Is it Hot Coffee all over again?
Not exactly, but...
The National Institute on Media and the Family held a press conference today during which NIMF president Dr. David Walsh issued a so-called Nationwide Parental Alert. NIMF took the action in order to warn parents of graphic sexual content in a free online game being used to promote the upcoming movie Running Scared.
The only other time NIMF has taken such a step was in response to last year's Hot Coffee revelations. Today's NIMF release reads in part:
"Parents need to be aware of explicit pornography in an online game easily accessible to children readily available on the Internet. 'It is clear to everyone that this content shouldn't be accessible to children,' said Dr. David Walsh. 'New Line Cinema, should be ashamed that it thought it could get away with this tactic, without being held accountable.'"
GamePolitics and other news outlets reported on the game, which features player-controlled oral sex, last week.

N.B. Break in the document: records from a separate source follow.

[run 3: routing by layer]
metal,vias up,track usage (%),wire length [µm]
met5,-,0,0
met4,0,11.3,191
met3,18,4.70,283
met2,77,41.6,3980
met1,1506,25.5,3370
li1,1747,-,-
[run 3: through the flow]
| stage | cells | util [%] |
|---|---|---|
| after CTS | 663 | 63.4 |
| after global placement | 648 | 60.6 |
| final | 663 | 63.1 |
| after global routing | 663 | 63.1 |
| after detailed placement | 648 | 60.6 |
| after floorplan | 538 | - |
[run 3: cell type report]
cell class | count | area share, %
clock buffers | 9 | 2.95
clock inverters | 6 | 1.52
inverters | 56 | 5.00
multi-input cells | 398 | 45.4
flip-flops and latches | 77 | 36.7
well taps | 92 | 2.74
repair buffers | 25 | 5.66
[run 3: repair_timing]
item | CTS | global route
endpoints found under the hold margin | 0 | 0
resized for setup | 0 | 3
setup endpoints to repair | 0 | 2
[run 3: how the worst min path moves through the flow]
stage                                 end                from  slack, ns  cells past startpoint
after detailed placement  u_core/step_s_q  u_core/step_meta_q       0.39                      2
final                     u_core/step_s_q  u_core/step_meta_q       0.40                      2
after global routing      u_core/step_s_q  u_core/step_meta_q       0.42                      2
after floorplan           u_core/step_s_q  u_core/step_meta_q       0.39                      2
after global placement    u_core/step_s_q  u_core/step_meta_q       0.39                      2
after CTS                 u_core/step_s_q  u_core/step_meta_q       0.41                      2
$ cat src/rtl/kofn_window_detector.sv
// Per-sample k-of-n popcount threshold feeding a sliding window of hits;
// asserts a registered detect once the window hit count reaches a second threshold.
module kofn_window_detector #(
   parameter  int p_nbits = 3,
   parameter  int p_depth = 4,
   localparam int cw      = $clog2(p_nbits + 1),
   localparam int ww      = $clog2(p_depth + 1),
   localparam int fw      = $clog2(p_depth)
) (
   input  logic               clk,
   input  logic               rst,
   input  logic               clear,
   input  logic               in_val,
   input  logic [p_nbits-1:0] in,
   input  logic [cw-1:0]      thresh,
   input  logic [ww-1:0]      win_thresh,
   output logic [cw-1:0]      count,
   output logic               hit,
   output logic [ww-1:0]      win_count,
   output logic               full,
   output logic               out,
   output logic [7:0]         events
);

   localparam logic [1:0] st_empty = 2'd0;
   localparam logic [1:0] st_fill  = 2'd1;
   localparam logic [1:0] st_full  = 2'd2;

   logic [1:0]         state, state_next;
   logic [fw-1:0]      fill, fill_next;
   logic [p_depth-1:0] window, window_next;
   logic [ww-1:0]      win_count_next;
   logic               oldest;
   logic               out_next;

   always_comb begin
      count = '0;
      for (int i = 0; i < p_nbits; i++) begin
         count = count + cw'(in[i]);
      end
   end

   assign hit = in_val && (count >= thresh);

   // NOTE: every signal gets a default at the top of the block so no path leaves it unassigned (no latches).
   always_comb begin
      state_next     = state;
      fill_next      = fill;
      window_next    = window;
      win_count_next = win_count;
      // Until the window has been filled, the bit falling off the end is reset filler, not a sample.
      oldest         = (state == st_full) && window[p_depth-1];
      if (in_val) begin
         window_next    = {window[p_depth-2:0], hit};
         win_count_next = win_count + ww'(hit) - ww'(oldest);
         case (state)
            st_empty: begin
               state_next = st_fill;
               fill_next  = fw'(1);
            end
            st_fill: begin
               fill_next = fill + fw'(1);
               // fill cannot hold p_depth itself, so test for the sample that would reach it.
               if (fill == fw'(p_depth - 1)) state_next = st_full;
            end
            default: ;
         endcase
      end
      out_next = (state_next == st_full) && (win_thresh != '0) && (win_count_next >= win_thresh);
   end

   // NOTE: sequential state uses non-blocking assignments so all registers update from pre-edge values.
   always_ff @(posedge clk) begin
      if (rst || clear) begin
         state     <= st_empty;
         fill      <= '0;
         window    <= '0;
         win_count <= '0;
         out       <= 1'b0;
         events    <= '0;
      end else begin
         state     <= state_next;
         fill      <= fill_next;
         window    <= window_next;
         win_count <= win_count_next;
         out       <= out_next;
         if (out_next && !out && (events != 8'hff)) events <= events + 8'd1;
      end
   end

   assign full = (state == st_full);

endmodule

$ cat config.mk
export PLATFORM = sky130hd
export DESIGN_NAME = kofn_window_detector
export DESIGN_NICKNAME = d
export VERILOG_FILES = /design/src/rtl/kofn_window_detector.sv
export SDC_FILE = /design/constraint.sdc
export NUM_CORES = 1
export LEC_CHECK = 0
export CAP_MARGIN = 20
export CORE_MARGIN = 1
export CORE_UTILIZATION = 45
export DETAILED_ROUTE_END_ITERATION = 8
export HOLD_SLACK_MARGIN = 0.02
export PLACE_DENSITY = 0.77
export REMOVE_ABC_BUFFERS = 1
export SETUP_SLACK_MARGIN = 0.05
export SLEW_MARGIN = 20
export SYNTH_ARGS = -nofsm -noshare
export SYNTH_HDL_FRONTEND = slang
export SYNTH_SLANG_ARGS = --single-unit
$ cat constraint.sdc
create_clock -name clk -period 5.05 [get_ports clk]
set_input_delay 1.01 -clock clk [delete_from_list [all_inputs] [get_ports clk]]
set_output_delay 1.01 -clock clk [all_outputs]
set_load 0.05 [all_outputs]
==> qor.txt <==
Fraction of final layout cells with drive strength greater than 1: 0.114
Number of standard-cell rows in the floorplan: 18
Area overhead of the layout relative to synthesis: 30.7%
Post-Place Cells: 184
Kind of launch point of the worst setup path: input port
Unique cell type count in the Yosys netlist: 38
Number of filler instances in the final layout: 223
Diodes inserted: 0
Part of the Yosys area used for sequential elements: 0.343
Rel. slew slack: 0.587
Number of H-tree branching levels: 1
Final WS setup: 0.340 ns
Total of cells resized after clock tree synthesis: 0
Post-synthesis cell area: 1170 µm²
Port bufs: 27
Die height: 52.9 µm
Number of nets in the final layout: 182
Num ports: 28
Type of the tightest min-delay check: register to register
Number of antenna violations at the first check in global routing: 0
Post-CTS setup buffer count: 0
Slew of the pin with the lowest slew margin: 0.617 ns
Final hold violations: 0
PD cells: 228 nW/µm²
Number of endpoints failing setup at the final stage: 0
Footprint of the multi-input gates: 692 µm²
Routability-driven placement congestion ratio: 0.783
TritonRoute pass-1 iters: 4
Global-route wire length before repair: 4.04 mm
Post-placement setup slack: -0.0356 ns
Minimum clock period: 4.71 ns
Area of the die: 2800 µm²
Max-slew violation count: 0
Post-DR vias/cell: 5.41
Leakage power total: 0.597 nW
Clock-pin slew on the worst setup and hold paths: 0.11 ns
Post-synthesis sequential element count: 20
Synth area leader: sky130_fd_sc_hd__dfxtp_1
Clock tree root driver cell: sky130_fd_sc_hd__clkbuf_4
Global routing usage summed across all routing layers: 0.200
Clock latency reported for the late side of the worst-skew pair: 0.31 ns
Die X-Extent: 52.9 µm
Number of global-route vias before repair: 988
Top achievable clock speed: 212 MHz
Unrepaired setup endpoints after global routing: false
Final non-filler cell total: 188
Initial Util: 0.475
Number of buffers added by the clock tree synthesis step: 3
Sum of routed wire length over all layers: 2.46 mm
TritonCTS sink count: 20
Final global-route overflow total: 0
Number of synthesis warnings: 0
Final total power: 0.348 mW
Outcome: finished, final reports clean
Synth area leaders: sky130_fd_sc_hd__dfxtp_1 (34%), sky130_fd_sc_hd__ha_1 (9.7%), sky130_fd_sc_hd__mux2i_1 (8.6%)
Critical Setup Path Class: input port to register
Kind of end point of the critical path: register
Wirelength per Cell: 13.1 µm
Clock skew after layout: 0.00154 ns
Detail Placement HPWL: 1.87 mm
Number of antenna-violating nets in the routed design: 0
Post-route DRC: 0
Dominant register cell in the synthesized netlist: sky130_fd_sc_hd__dfxtp_1
First-iteration detailed-routing DRC count: 16
Fraction of synthesized cell area taken by the top area cell type: 0.343
Share of the core filled with cells in the final layout: 0.621
Critical-path maximum fanout: 11
Pin count of the biggest net entering global routing: 14
Hold_buf cts: 0
Share of synthesized flip-flops with an asynchronous set or reset: 0
Required time of the critical path: 5.30 ns
TritonCTS clock tree: yes
Arrival time of the worst setup path: 4.96 ns
Final critical-path share of the clock period: 0.933
Placeable core region: 2450 µm²
Area occupied by registers: 400 µm²
Maximum ir drop on the vdd rail: 0.183 mV
Number of enable flip-flop cells after synthesis: 0
Max Cap Viol: 0
Average footprint of a synthesized cell: 9.18 µm²
Synthesized netlist cell count: 127
Number of vias in the routed layout: 1017
Bufs on Longest Clock Path: 2
-- critical path, stage by stage --
cell and delay (ns):
sky130_fd_sc_hd__clkdlybuf4s50_1 0.46, sky130_fd_sc_hd__inv_1 0.05, sky130_fd_sc_hd__fa_1 0.55, sky130_fd_sc_hd__ha_1 0.22, sky130_fd_sc_hd__nand2b_1 0.15, sky130_fd_sc_hd__a21oi_1 0.18, sky130_fd_sc_hd__nor2b_1 0.08, sky130_fd_sc_hd__ha_1 0.21
sky130_fd_sc_hd__fa_1 0.37, sky130_fd_sc_hd__xnor2_1 0.17, sky130_fd_sc_hd__nand2_1 0.08, sky130_fd_sc_hd__xnor2_1 0.14, sky130_fd_sc_hd__ha_1 0.30, sky130_fd_sc_hd__a21o_2 0.12, sky130_fd_sc_hd__a31oi_1 0.03, sky130_fd_sc_hd__buf_4 0.17
sky130_fd_sc_hd__or4_1 0.51, sky130_fd_sc_hd__a21oi_1 0.14
-- routing by layer --
metal	GRT usage	part of all wire	vias to the layer above
li1	-	-	515
met1	0.229	0.44	463
met2	0.350	0.48	34
met3	0.0345	0.055	5
met4	0.105	0.017	0
met5	0	0	-
-- state kept, by name, indices dropped and copies added (netlist names) --
| signal | cells |
|---|---|
| events | 8 |
| fill | 2 |
| out | 1 |
| state | 2 |
| win_count | 3 |
| window | 4 |
-- synth_stat cells (2+ instances only) --
cell type                   count
sky130_fd_sc_hd__a31oi_1        2
sky130_fd_sc_hd__ha_1           9
sky130_fd_sc_hd__xnor2_1        2
sky130_fd_sc_hd__nand3_1        4
sky130_fd_sc_hd__or3_2          2
sky130_fd_sc_hd__inv_1         13
sky130_fd_sc_hd__a21oi_1        3
sky130_fd_sc_hd__nor4b_1        2
sky130_fd_sc_hd__fa_1           2
sky130_fd_sc_hd__nor4_1         4
sky130_fd_sc_hd__nand2_1       10
sky130_fd_sc_hd__nor3_1         3
sky130_fd_sc_hd__nor2b_1        2
sky130_fd_sc_hd__and2_1         3
sky130_fd_sc_hd__o2111ai_1      2
sky130_fd_sc_hd__o21ai_0        2
sky130_fd_sc_hd__nor2_1         9
sky130_fd_sc_hd__or3_1          4
sky130_fd_sc_hd__mux2i_1       10
sky130_fd_sc_hd__dfxtp_1       20
sky130_fd_sc_hd__nand2b_1       2
-- cells by family after synthesis --
kind of cell	Yosys count	share of synthesized area
fa+ha+maj	11	0.131
buf+inv	16	0.0633
simple gates	52	0.254
compound gates	16	0.107
xor+xnor	2	0.0150
flops	20	0.343
mux	10	0.0858
-- through the flow --
step,setup TNS [ns],area (µm²),hold WS (ns)
floorplan,0,1140,0.450
global placement,0,1470,0.460
detailed placement,-0.0867,1470,0.476
CTS,0,1520,0.494
global route,0,1520,0.524
finish,0,1520,0.488
-- cell usage in the layout (no fill, tap or decap), types with 3 or more instances in the layout --
cell	count
sky130_fd_sc_hd__ha_1	9
sky130_fd_sc_hd__nor3_1	3
sky130_fd_sc_hd__clkdlybuf4s50_1	27
sky130_fd_sc_hd__nand3_1	4
sky130_fd_sc_hd__inv_1	13
sky130_fd_sc_hd__a21oi_1	3
sky130_fd_sc_hd__dfxtp_1	20
sky130_fd_sc_hd__and2_1	3
sky130_fd_sc_hd__buf_4	3
sky130_fd_sc_hd__nor4_1	4
sky130_fd_sc_hd__nor2_1	9
sky130_fd_sc_hd__mux2i_1	10
sky130_fd_sc_hd__or3_1	4
sky130_fd_sc_hd__nand2_1	10
sky130_fd_sc_hd__clkbuf_4	3
-- worst paths after layout --
check / from / end / slack, ns / depth (start not counted)
max: in[0] / events[0] / 0.34 / 18
min: fill[1] / fill[1] / 0.49 / 2
max reg2reg: state[0] / events[0] / 1.57 / 15
min reg2reg: fill[1] / fill[1] / 0.49 / 2
-- report_power, final --
part	total [mW]	switching (mW)	internal (mW)	leakage [nW]
sequential	0.161	0.00147	0.159	0.162
clock	0.132	0.0515	0.0803	0.0279
combinational	0.0553	0.0300	0.0253	0.407
total	0.348	0.0830	0.265	0.597
-- area by class of cell --
| class | count | area share |
|---|---|---|
| Inverter | 13 | 0.0320 |
| Clock inverter | 1 | 0.0197 |
| Tap cell | 30 | 0.0246 |
| Clock buffer | 3 | 0.0148 |
| Timing Repair Buffer | 30 | 0.192 |
| Multi-Input combinational cell | 91 | 0.454 |
| Sequential cell | 20 | 0.263 |
No activity file was read; power rests on OpenSTA's default activity.
==> patch 1: new RTL, same flow settings <==
Change the parameter `p_depth` from 4 to 8.
--- a/src/rtl/kofn_window_detector.sv
+++ b/src/rtl/kofn_window_detector.sv
@@ -4,3 +4,3 @@
    parameter  int p_nbits = 3,
-   parameter  int p_depth = 4,
+   parameter  int p_depth = 8,
    localparam int cw      = $clog2(p_nbits + 1),
Ports: changed (resized win_count and win_thresh); port bits go from 28 to 30. No check against the original RTL was run, so the function may have changed too.
==> patch 1 against the unedited design <==
- the flow now finishes with violations (DRC)
- sequential cell count up 6
- routed wire length is 20% higher
- power increased by 25%
- largest cell class unchanged
- utilization up 4.3 points
- largest power group unchanged
- critical endpoint is now events[7]$_SDFFE_PP0P_
- area after synthesis rose by 20%
- design area increased by 24%
- first-iteration DRC count increased to 3.3 times the old value
- setup slack gained 0.055 ns
- register-to-register slack got worse by 0.35 ns
==> patch 1: results <==
{
  "skew_ns": 0.00314,
  "layout-drive-gt1-share_pct": 15.8,
  "synthFlopType": "dfxtp_1",
  "finalSetupViolCount": 0,
  "htree_num_levels": 1,
  "wl_um": 2940,
  "wl_met1_um": 1320,
  "clk_pin_slew_ns": 0.14,
  "p_leak_nw": 0.801,
  "drc": 1,
  "synth.area.top_cells": "dfxtp_1 (37%), ha_1 (12%), mux2i_1 (7.1%)",
  "rr_startpoint": "state[0]$_SDFF_PP0_",
  "peakVddDrop_mv": 0.167,
  "yosys_warnings": 0,
  "wl_met3_um": 135,
  "violations": "DRC",
  "async_flop_share_pct": 0,
  "post-synth-top-area-cell": "dfxtp_1",
  "hpwl_um": 2110,
  "grt_antenna_before_repair": 0,
  "run_status": "finished with violations",
  "finalNonFillerCells": 227,
  "antennaDiodeCount": 0,
  "grt_pass1_vias": 1140,
  "syn_avg_cell_area_um2": 8.94,
  "cp_max_fo": 6,
  "place_congestion": 0.831,
  "clockBufferDepth": 2,
  "grt_pass1_wl_um": 4730,
  "cp.arrival_ns": 4.92,
  "min_path_type": "reg2reg",
  "dp.cells": 218,
  "crit_slowest_cell": "or4_4",
  "drt_first_pass_iters": 8,
  "hold_end": "fill[2]$_SDFFE_PP0P_",
  "ys_seq_area_share_pct": 37.1,
  "cpLargestDelayFamily": "simple AND/OR/NAND/NOR gates",
  "wl_met2_um": 1460,
  "placed_cell_area_um2": 1750,
  "synth_common_cells": "dfxtp_1 (26), inv_1 (16), nor2_1 (16)",
  "gr-usage-all-layers_pct": 17.9,
  "hold_path.startpoint": "fill[2]$_SDFFE_PP0P_",
  "vias": 1220,
  "fill_cells": 240,
  "numCtsBuffers": 3,
  "critPathMaxStageDelay_ns": 0.58,
  "top_layer": "met4",
  "cts-root-buf": "clkbuf_4",
  "io_buffers": 29,
  "ys_types": 36,
  "worstMarginPinSlew_ns": 0.752,
  "reg2reg_slack_ns": 1.22,
  "hold_depth": 2,
  "reg.largest.list": "events (8), window (8), win_count (4)",
  "worst-r2r-cell-count": 15,
  "ant_nets": 0,
  "grt_max_degree": 23,
  "drtIter0Drc": 52,
  "r2r_end": "events[7]$_SDFFE_PP0P_"
}
==> patch 1: worst max path at each step <==
stage / start / to / slack [ns] / cells past startpoint
floorplan: in[0] / events[5]$_SDFFE_PP0P_ / -0.26 / 15
global placement: in[0] / events[7]$_SDFFE_PP0P_ / -0.29 / 18
detailed placement: in[0] / events[7]$_SDFFE_PP0P_ / -0.41 / 18
CTS: in[0] / events[7]$_SDFFE_PP0P_ / 0.06 / 18
global route: in[2] / events[7]$_SDFFE_PP0P_ / 0.20 / 18
finish: in[2] / events[7]$_SDFFE_PP0P_ / 0.40 / 18
==> patch 1: kinds of logic (layout without fill, tap and decap cells) <==
kind of cell	after synthesis	after routing	synth area share, %
multiplexers	10	10	7.13
AO/OA/AOI/OAI	27	27	11.5
adder cells (fa/ha/maj)	15	15	14.4
AND/OR/NAND/NOR	55	55	21.8
flip-flops	26	26	37.1
buffers and inverters	21	60	6.15
XOR/XNOR	3	3	1.87
==> patch 1: final cells by class <==
| cell class | count | area (um2) | share of cell area, % |
|---|---|---|---|
| clock buffers | 3 | 22.5 | 1.19 |
| clock inverters | 1 | 30.0 | 1.59 |
| inverters | 16 | 60.1 | 3.17 |
| multi-input cells | 110 | 841 | 44.4 |
| flip-flops and latches | 26 | 520 | 27.5 |
| well taps | 31 | 38.8 | 2.05 |
| repair buffers | 40 | 380 | 20.1 |
==> patch 1: timing repair <==
action,4_1_cts,5_1_grt
endpoints found under the setup margin,5,6
buffers inserted,4,1
resized for setup,3,12
pin swaps,4,13
==> patch 1: worst min-delay path: stages, from the launching register on <==
cell,delay (ns)
dfxtp_1,0.34
nand2_1,0.05
a21oi_1,0.05
==> patch 1: stage by stage <==
step                      hold slack [ns]  setup slack, ns  power [mW]  setup TNS, ns
after global placement              0.443           -0.285       0.281          -1.39
after floorplan                     0.436           -0.258       0.252         -0.876
after detailed placement            0.457           -0.412       0.283          -2.24
after CTS                           0.476           0.0562       0.431              0
final                               0.473            0.395       0.435              0
after global routing                0.498            0.199       0.454              0
==> patch 1: report_power, final <==
| part | internal [mW] | total, mW | switching [mW] |
|---|---|---|---|
| Sequential | 0.207 | 0.210 | 0.00227 |
| Clock | 0.0803 | 0.144 | 0.0633 |
| Combinational | 0.0397 | 0.0815 | 0.0417 |
==> patch 1: routing by layer <==
| layer | global-route usage, % | vias up |
|---|---|---|
| li1 | - | 620 |
| met1 | 22.2 | 568 |
| met2 | 31.2 | 28 |
| met3 | 4.46 | 4 |
| met4 | 4.42 | 0 |
| met5 | 0 | - |
==> patch 2: new RTL, config.mk and constraints unchanged <==
Without the edit above. Add an input register stage for `thresh` and `win_thresh`, without a reset; this delays them by one clock. The other inputs are not delayed to match.
--- a/src/rtl/kofn_window_detector.sv
+++ b/src/rtl/kofn_window_detector.sv
@@ -28,2 +28,10 @@
 
+   logic [cw-1:0] thresh_q;
+   logic [ww-1:0] win_thresh_q;
+
+   always_ff @(posedge clk) begin
+      thresh_q     <= thresh;
+      win_thresh_q <= win_thresh;
+   end
+
    logic [1:0]         state, state_next;
@@ -42,3 +50,3 @@
 
-   assign hit = in_val && (count >= thresh);
+   assign hit = in_val && (count >= thresh_q);
 
@@ -68,3 +76,3 @@
       end
-      out_next = (state_next == st_full) && (win_thresh != '0) && (win_count_next >= win_thresh);
+      out_next = (state_next == st_full) && (win_thresh_q != '0) && (win_count_next >= win_thresh_q);
    end
Check against the original RTL: not equivalent (a bounded check fails within 4 cycles, from zero or initial values).
==> patch 2 against the unedited design <==
- setup slack lost 0.074 ns
- critical path type unchanged
- area after synthesis grew 8.6%
- count of clock-buffer cells in the layout is the same
- highest routed layer unchanged
- power grew 0.54%
- global-route usage shrank 2.5 points
- sequential share of layout area grew 5.1 points
- design area grew 4.7%
- non-clock buffer count shrank 1
- sequential cell count grew 5
- largest power group unchanged
- routed wire length is essentially flat
- via count grew 0.69%
==> patch 2: results <==
{
  "run_status": "completed",
  "crit_slowest_cell": "fa_1",
  "finalNonFillerCells": 192,
  "power_switching_mw": 0.0944,
  "cpLargestDelayFamily": "adder cells",
  "antennaDiodeCount": 0,
  "synth_xor_area_share_pct": 1.38,
  "grt_pass1_vias": 938,
  "layout-drive-gt1-share_pct": 11.1,
  "grt_max_degree": 15,
  "avgViaCountPerCell": 5.33,
  "placed_cell_area_um2": 1560,
  "met2_usage_pct": 32.7,
  "p_comb_mw": 0.0551,
  "post-synth-top-area-cell": "dfxtp_1",
  "wl_met2_um": 1170,
  "fill_cells": 217,
  "clkLatencyLatePin_ns": 0.33,
  "areaGrowthSynthToFinish_pct": 26.0,
  "postCtsSetupRepairBufs": 0,
  "async_flop_share_pct": 0,
  "fmax_mhz": 209,
  "grt_antenna_before_repair": 0,
  "clockPowerShare_pct": 26.2,
  "p_leak_nw": 0.624,
  "relSlewSlack_pct": 59.8,
  "max_cap_violations": 0,
  "fin_nets": 186,
  "peakVddDrop_mv": 0.172,
  "reg2reg_slack_ns": 1.49,
  "clockBufferDepth": 2,
  "synth-compound-area-share_pct": 9.88,
  "skew_ns": 0.0159,
  "use_met1_pct": 18.7,
  "gr-usage-all-layers_pct": 17.5,
  "whs_ns": 0.500,
  "io_buffers": 27,
  "wl_met3_um": 114,
  "grt_pass1_wl_um": 3710,
  "clk_pin_slew_ns": 0.15,
  "synthMuxAreaShare_pct": 7.91,
  "min_path_type": "reg2reg",
  "wl_met1_um": 1140,
  "wl_um": 2460,
  "p_int_mw": 0.255,
  "place_ws_ns": -0.0638,
  "place_congestion": 0.796,
  "met3_usage_pct": 2.73,
  "ys_seq_area_share_pct": 39.5,
  "synth_common_cells": "dfxtp_1 (25), inv_1 (13), mux2i_1 (10), nand2_1 (10)",
  "yosys_warnings": 0,
  "reg.largest.list": "events (8), window (4)",
  "hpwl_um": 1880,
  "cp.arrival_ns": 5.03,
  "syn_avg_cell_area_um2": 9.59,
  "critPathMaxStageDelay_ns": 0.51,
  "synth_fa_ha_area_share_pct": 12.1,
  "drtIter0Drc": 7,
  "synth.area.top_cells": "dfxtp_1 (40%), ha_1 (8.9%), mux2i_1 (7.9%)"
}
[patch 2: cell types whose count changed after synthesis, sizes merged]
| cell | unedited run | this run |
|---|---|---|
| dfxtp | 20 | 25 |
[patch 2: path summary, 6_finish.rpt]
kind | startpoint | end | cells past startpoint
worst max-delay path | in[0] | events[0]$_SDFFE_PP0P_ | 18
worst min-delay path | events[5]$_SDFFE_PP0P_ | events[5]$_SDFFE_PP0P_ | 2
worst max register to register | state[0]$_SDFF_PP0_ | events[0]$_SDFFE_PP0P_ | 15
worst min register to register | events[5]$_SDFFE_PP0P_ | events[5]$_SDFFE_PP0P_ | 2
[patch 2: final cells by class]
| type | instances | share of cell area (%) |
|---|---|---|
| Multi-Input combinational cell | 91 | 43.6 |
| Sequential cell | 25 | 31.4 |
| Timing Repair Buffer | 29 | 17.9 |
| Inverter | 13 | 3.06 |
| Tap cell | 30 | 2.35 |
| Clock buffer | 3 | 1.41 |
| Clock inverter | 1 | 0.314 |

In large part, NIMF's July, 2005 parental alert moved Hot Coffee from a web-only item to a mainstream news story that continues to have repercussions for the video game business. The Running Scared online game, of course, has no connection to the ESA, ESRB or any major video game publisher, and a NIMF spokesman told GP the organization is aware of that.
Still, the game industry may take at least part of the bad publicity hit should Walsh's alert resonate with the media, parents and politicians the way Hot Coffee did. Not fair, of course, but the average soccer mom is only going to hear "video game sex" and probably won't grasp the distinction.